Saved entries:
== Segment start ==
What follows belongs to an exercise in optimizing a design on an open flow for small area; a production flow would make more cautious choices. Power is estimated from default activity; no workload was simulated.

job 2035:
## play_core
module play_core #(
    parameter time_per_step = 200,
    parameter time_per_food = 3,
    parameter total_food = 36,
    parameter food_a_color = 12'h48F,
    parameter food_b_color = 12'h00F,
    parameter WRITE_SNAKE = 2'b00,
    parameter UPDATE_SNAKE = 2'b01,
    parameter PAUSING = 2'b10,
    parameter GAME_OVER = 2'b11,
    parameter IDLE = 5'b00000,
    parameter DEL_TAILA = 5'b00001,
    parameter DEL_TAILB = 5'b00010,
    parameter PNT_TAILA = 5'b00011,
    parameter PNT_TAILB = 5'b00100,
    parameter PNT_HEADA = 5'b00101,
    parameter PNT_HEADB = 5'b00110,
    parameter JUG_EATA = 5'b00111,
    parameter JUG_EATB = 5'b01000,
    parameter CHANGE_DIRC_TAILA = 5'b01001,
    parameter CHANGE_DIRC_TAILB = 5'b01010,
    parameter EXT_TAILA = 5'b01011,
    parameter GET_INFO_TAILA = 5'b01100,
    parameter CHANGE_TO_TAILB = 5'b01101,
    parameter GET_INFO_TAILB = 5'b01110,
    parameter EXT_TAILB = 5'b01111,
    parameter SET_FOOD = 5'b10000,
    parameter GET_INFO_FOOD = 5'b10001,
    parameter JUG_FOOD_LOCTION = 5'b10010,
    parameter CHANGE_DIRC = 5'b10011,
    parameter LOCK_A = 5'b10100,
    parameter LOCK_B = 5'b10101,
    parameter LOCK = 5'b10110,
    parameter GROW_TAILB = 5'b10111
)(
    input clk,
    input rst,
    input play, pause,
    input [11:0] head_a_color, head_b_color,
    input [11:0] body_a_color, body_b_color,
    input BTNL_a, BTNR_a, BTNU_a, BTND_a,
    input BTNL_b, BTNR_b, BTNU_b, BTND_b,
    input [15:0] rdata,
    output reg [1:0] who_win,
    output reg over,
    output [31:0] len_a, len_b,
    output [2:0] food_time_out,
    output reg [5:0] food_count,
    output wire [12:0] waddr,
    output reg [15:0] wdata,
    output reg we
);
Size in the first run: roughly 1600 cells after synthesis, ~180 I/O pins, roughly 0.013 mm² of cells after synthesis.
Settings: LEC_CHECK=0, ABC_AREA=1, CAP_MARGIN=20, CORE_MARGIN=2, CORE_UTILIZATION=60, CTS_BUF_LIST=sky130_fd_sc_hd__clkbuf_16, CTS_CLUSTER_DIAMETER=100, CTS_CLUSTER_SIZE=20, PLACE_DENSITY=0.75, SLEW_MARGIN=20; clock period 12.0 ns.
standard.sh (not shown) runs the stock make flow with config.mk's settings and CLKGATE_MAP_FILE= SYNTH_SCRIPT=/design/flow/synth_recipe.tcl, a recipe that flattens the netlist after the stock synthesis.
==> flow/flow/run.sh <==
#!/bin/bash
# The standard layout (standard.sh) with these changes to how it is made:
#  - synthesis is synth_recipe.tcl with one addition (flow/abc_default.tcl):
#    ABC maps the logic with its default script for area; the registers
#    and their names are the same as the standard synthesis's
#  - no full/half-adder extraction before ABC (ADDER_MAP_FILE empty) and
#    no Kogge-Stone carry unit (the SYNTH_OPERATIONS_ARGS default)
#  - the port buffers that global placement adds are buf_1 cells
# Each tool's full output is in standard.log and in orfs/logs/.
set -euo pipefail
{
    head -n 1 synth_recipe.tcl
    cat flow/abc_default.tcl
    tail -n +2 synth_recipe.tcl
} > my_synth.tcl
bash standard.sh \
    ADDER_MAP_FILE= \
    SYNTH_OPERATIONS_ARGS=-noshare \
    "BUFFER_PORTS_ARGS=-buffer_cell sky130_fd_sc_hd__buf_1" \
    SYNTH_SCRIPT="$PWD/my_synth.tcl" \
    finish > standard.log 2>&1
==> flow/flow/abc_default.tcl <==
# Technology mapping with ABC's own default script for -liberty instead of
# the flow's abc_area / abc_speed script, which sizes and buffers cells for
# a delay target: drop the -script and -D arguments of the abc call.
proc abc {args} {
  set out {}
  set skip 0
  foreach a $args {
    if { $skip } { set skip 0; continue }
    if { $a eq "-script" || $a eq "-D" } { set skip 1; continue }
    lappend out $a
  }
  yosys abc {*}$out
}
### job 2035 -> job 6992
Settings: CTS_BUF_LIST now sky130_fd_sc_hd__clkbuf_8, was sky130_fd_sc_hd__clkbuf_16; CTS_CLUSTER_SIZE now 15, was 20.
### Flow results
Having completed the whole flow, job 6992 delivered a layout that passed the timing, DRC and antenna checks.
Re sequential share of layout area: job 2035 and job 6992 aren't equal, and the lower value belongs to job 2035.
Higher routed wire length was reported by job 2035, not job 6992.
Summary: with job 2035 as the reference, combinational power in job 6992 moved down slightly.
Final instance area came out lower on job 6992 than on job 2035.
Job 6992 and job 2035 ended up with roughly the same hold slack.
Function was not checked in any run of this note: the RTL went through the layout flow alone.

-- afterwards: timing with drivers on the ports --
No port has a modelled driver above. Below, the same layouts with a new extraction and two added sets of constraints. Step 1 (the two cells are an assumption about what drives the block):
set clk [get_ports {clk}]
set_driving_cell -lib_cell sky130_fd_sc_hd__clkbuf_16 $clk
set_driving_cell -lib_cell sky130_fd_sc_hd__buf_2 [delete_from_list [all_inputs] $clk]
Step 2 moves the port delays by t, midway between the first and last clock arrival at a register: inputs arrive t later, outputs are due t later. That takes back most of the time a late clock gives input paths. Slacks: no drivers / after step 1 / after step 2; pairs: no drivers / after step 1.
run	t, ns	slack for setup (ns)	hold slack, ns
job 2035	0.522	4.336 / 4.289 / 4.810	0.441 / 0.441 / 0.441
job 6992	0.583	4.261 / 4.215 / 4.797	0.439 / 0.439 / 0.439
After both steps setup and hold are still met in every run listed.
== Segment end ==
Set down each entry above again exactly as it reads.

» EXERCISE OUTPUT
What follows belongs to an exercise in optimizing a design on an open flow for small area; a production flow would make more cautious choices. Power is estimated from default activity; no workload was simulated.

job 2035:
## play_core
module play_core #(
    parameter time_per_step = 200,
    parameter time_per_food = 3,
    parameter total_food = 36,
    parameter food_a_color = 12'h48F,
    parameter food_b_color = 12'h00F,
    parameter WRITE_SNAKE = 2'b00,
    parameter UPDATE_SNAKE = 2'b01,
    parameter PAUSING = 2'b10,
    parameter GAME_OVER = 2'b11,
    parameter IDLE = 5'b00000,
    parameter DEL_TAILA = 5'b00001,
    parameter DEL_TAILB = 5'b00010,
    parameter PNT_TAILA = 5'b00011,
    parameter PNT_TAILB = 5'b00100,
    parameter PNT_HEADA = 5'b00101,
    parameter PNT_HEADB = 5'b00110,
    parameter JUG_EATA = 5'b00111,
    parameter JUG_EATB = 5'b01000,
    parameter CHANGE_DIRC_TAILA = 5'b01001,
    parameter CHANGE_DIRC_TAILB = 5'b01010,
    parameter EXT_TAILA = 5'b01011,
    parameter GET_INFO_TAILA = 5'b01100,
    parameter CHANGE_TO_TAILB = 5'b01101,
    parameter GET_INFO_TAILB = 5'b01110,
    parameter EXT_TAILB = 5'b01111,
    parameter SET_FOOD = 5'b10000,
    parameter GET_INFO_FOOD = 5'b10001,
    parameter JUG_FOOD_LOCTION = 5'b10010,
    parameter CHANGE_DIRC = 5'b10011,
    parameter LOCK_A = 5'b10100,
    parameter LOCK_B = 5'b10101,
    parameter LOCK = 5'b10110,
    parameter GROW_TAILB = 5'b10111
)(
    input clk,
    input rst,
    input play, pause,
    input [11:0] head_a_color, head_b_color,
    input [11:0] body_a_color, body_b_color,
    input BTNL_a, BTNR_a, BTNU_a, BTND_a,
    input BTNL_b, BTNR_b, BTNU_b, BTND_b,
    input [15:0] rdata,
    output reg [1:0] who_win,
    output reg over,
    output [31:0] len_a, len_b,
    output [2:0] food_time_out,
    output reg [5:0] food_count,
    output wire [12:0] waddr,
    output reg [15:0] wdata,
    output reg we
);
Size in the first run: roughly 1600 cells after synthesis, ~180 I/O pins, roughly 0.013 mm² of cells after synthesis.
Settings: LEC_CHECK=0, ABC_AREA=1, CAP_MARGIN=20, CORE_MARGIN=2, CORE_UTILIZATION=60, CTS_BUF_LIST=sky130_fd_sc_hd__clkbuf_16, CTS_CLUSTER_DIAMETER=100, CTS_CLUSTER_SIZE=20, PLACE_DENSITY=0.75, SLEW_MARGIN=20; clock period 12.0 ns.
standard.sh (not shown) runs the stock make flow with config.mk's settings and CLKGATE_MAP_FILE= SYNTH_SCRIPT=/design/flow/synth_recipe.tcl, a recipe that flattens the netlist after the stock synthesis.
==> flow/flow/run.sh <==
#!/bin/bash
# The standard layout (standard.sh) with these changes to how it is made:
#  - synthesis is synth_recipe.tcl with one addition (flow/abc_default.tcl):
#    ABC maps the logic with its default script for area; the registers
#    and their names are the same as the standard synthesis's
#  - no full/half-adder extraction before ABC (ADDER_MAP_FILE empty) and
#    no Kogge-Stone carry unit (the SYNTH_OPERATIONS_ARGS default)
#  - the port buffers that global placement adds are buf_1 cells
# Each tool's full output is in standard.log and in orfs/logs/.
set -euo pipefail
{
    head -n 1 synth_recipe.tcl
    cat flow/abc_default.tcl
    tail -n +2 synth_recipe.tcl
} > my_synth.tcl
bash standard.sh \
    ADDER_MAP_FILE= \
    SYNTH_OPERATIONS_ARGS=-noshare \
    "BUFFER_PORTS_ARGS=-buffer_cell sky130_fd_sc_hd__buf_1" \
    SYNTH_SCRIPT="$PWD/my_synth.tcl" \
    finish > standard.log 2>&1
==> flow/flow/abc_default.tcl <==
# Technology mapping with ABC's own default script for -liberty instead of
# the flow's abc_area / abc_speed script, which sizes and buffers cells for
# a delay target: drop the -script and -D arguments of the abc call.
proc abc {args} {
  set out {}
  set skip 0
  foreach a $args {
    if { $skip } { set skip 0; continue }
    if { $a eq "-script" || $a eq "-D" } { set skip 1; continue }
    lappend out $a
  }
  yosys abc {*}$out
}
### job 2035 -> job 6992
Settings: CTS_BUF_LIST now sky130_fd_sc_hd__clkbuf_8, was sky130_fd_sc_hd__clkbuf_16; CTS_CLUSTER_SIZE now 15, was 20.
### Flow results
Having completed the whole flow, job 6992 delivered a layout that passed the timing, DRC and antenna checks.
Re sequential share of layout area: job 2035 and job 6992 aren't equal, and the lower value belongs to job 2035.
Higher routed wire length was reported by job 2035, not job 6992.
Summary: with job 2035 as the reference, combinational power in job 6992 moved down slightly.
Final instance area came out lower on job 6992 than on job 2035.
Job 6992 and job 2035 ended up with roughly the same hold slack.
Function was not checked in any run of this note: the RTL went through the layout flow alone.

-- afterwards: timing with drivers on the ports --
No port has a modelled driver above. Below, the same layouts with a new extraction and two added sets of constraints. Step 1 (the two cells are an assumption about what drives the block):
set clk [get_ports {clk}]
set_driving_cell -lib_cell sky130_fd_sc_hd__clkbuf_16 $clk
set_driving_cell -lib_cell sky130_fd_sc_hd__buf_2 [delete_from_list [all_inputs] $clk]
Step 2 moves the port delays by t, midway between the first and last clock arrival at a register: inputs arrive t later, outputs are due t later. That takes back most of the time a late clock gives input paths. Slacks: no drivers / after step 1 / after step 2; pairs: no drivers / after step 1.
run	t, ns	slack for setup (ns)	hold slack, ns
job 2035	0.522	4.336 / 4.289 / 4.810	0.441 / 0.441 / 0.441
job 6992	0.583	4.261 / 4.215 / 4.797	0.439 / 0.439 / 0.439
After both steps setup and hold are still met in every run listed.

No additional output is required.